--- config.mk ---
export PLATFORM = sky130hd
export DESIGN_NAME = fetch_align_queue
export DESIGN_NICKNAME = d
export VERILOG_FILES = /design/src/rtl/fetch_align_queue_pkg.sv /design/src/rtl/fetch_align_queue_byte_rotator32.sv /design/src/rtl/fetch_align_queue.sv
export SDC_FILE = /design/constraint.sdc
export NUM_CORES = 1
export LEC_CHECK = 0
export CAP_MARGIN = 20
export CORE_MARGIN = 2
export CORE_UTILIZATION = 36
export CTS_BUF_LIST = sky130_fd_sc_hd__clkbuf_16
export DETAILED_ROUTE_END_ITERATION = 10
export GPL_TIMING_DRIVEN = 0
export PLACE_DENSITY = 0.64
export SYNTH_ARGS = -nofsm -noshare
export SYNTH_HDL_FRONTEND = slang
export SYNTH_SLANG_ARGS = --single-unit
--- constraint.sdc ---
create_clock -name clk -period 19.1 [get_ports clk]
set_clock_uncertainty 0.15 [all_clocks]
set_input_delay 2.865 -clock clk [delete_from_list [all_inputs] [get_ports clk]]
set_output_delay 2.865 -clock clk [all_outputs]
set_load 0.01 [all_outputs]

※ ※ ※

> _Exercise aim_:
Everything from the line that contains "set_output_delay 2.865 -clock" through the end of the records must be duplicated exactly, and nothing outside that range.

> _Output for this task_:
set_output_delay 2.865 -clock clk [all_outputs]
set_load 0.01 [all_outputs]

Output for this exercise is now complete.